> [Your assignment]
State how many lines of the entries hold the string "property", and output nothing but that count.
*** Opening of Data provided ***
### src/rtl/core/direct_mapped_write_through_cache_unit_assert.svh
// assertion macros for the direct mapped write-through cache unit
// expects clk and rst_n in the scope of every use
`ifndef DIRECT_MAPPED_WRITE_THROUGH_CACHE_UNIT_ASSERT_SVH
`define DIRECT_MAPPED_WRITE_THROUGH_CACHE_UNIT_ASSERT_SVH

`ifndef SYNTHESIS
// same-cycle implication
`define DMWC_ASSERT_IMP(name, ante, cons, msg) \
  name: assert property (@(posedge clk) disable iff (!rst_n) (ante) |-> (cons)) \
    else $error(msg);
// next-cycle implication
`define DMWC_ASSERT_NXT(name, ante, cons, msg) \
  name: assert property (@(posedge clk) disable iff (!rst_n) (ante) |=> (cons)) \
    else $error(msg);
`else
`define DMWC_ASSERT_IMP(name, ante, cons, msg)
`define DMWC_ASSERT_NXT(name, ante, cons, msg)
`endif

`endif

### src/rtl/core/dmwc_ram.sv
// generic single-port synchronous ram, registered read
// no dependencies; read data holds while re is low
`timescale 1ns / 1ps

module dmwc_ram #(
  parameter int WIDTH = 32,
  parameter int DEPTH = 64,
  localparam int AW = $clog2(DEPTH)
) (
  input  logic             clk,
  input  logic             we,
  input  logic             re,
  input  logic [AW-1:0]    addr,
  input  logic [WIDTH-1:0] wdata,
  output logic [WIDTH-1:0] q
);

  logic [WIDTH-1:0] mem [DEPTH];
  logic [WIDTH-1:0] q_r;

  always_ff @(posedge clk) begin
    if (we) begin
      mem[addr] <= wdata;
    end
    if (re) begin
      q_r <= mem[addr];
    end
  end

  assign q = q_r;

endmodule

### config.mk
export PLATFORM = sky130hd
export DESIGN_NAME = dmwc_ram
export DESIGN_NICKNAME = d
export VERILOG_FILES = /design/src/rtl/core/direct_mapped_write_through_cache_unit_assert.svh /design/src/rtl/core/dmwc_ram.sv
export SDC_FILE = /design/constraint.sdc
export NUM_CORES = 2
export LEC_CHECK = 0
export BUFFER_PORTS_ARGS = -buffer_cell sky130_fd_sc_hd__buf_2
export CAP_MARGIN = 20
export CORE_MARGIN = 3
export CORE_UTILIZATION = 40
export CTS_CLUSTER_DIAMETER = 40
export DETAILED_ROUTE_END_ITERATION = 6
export PLACE_DENSITY = 0.66
export SYNTH_ARGS = -nofsm -noshare
export SYNTH_HDL_FRONTEND = slang
export SYNTH_SLANG_ARGS = --single-unit
### constraint.sdc
create_clock -name clk -period 8.9 [get_ports clk]
set_clock_uncertainty 0.1 [all_clocks]
set_input_delay 1.335 -clock clk [delete_from_list [all_inputs] [get_ports clk]]
set_output_delay 1.335 -clock clk [all_outputs]
set_load 0.01 [all_outputs]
*** Close of Data provided ***
> [Your response]
2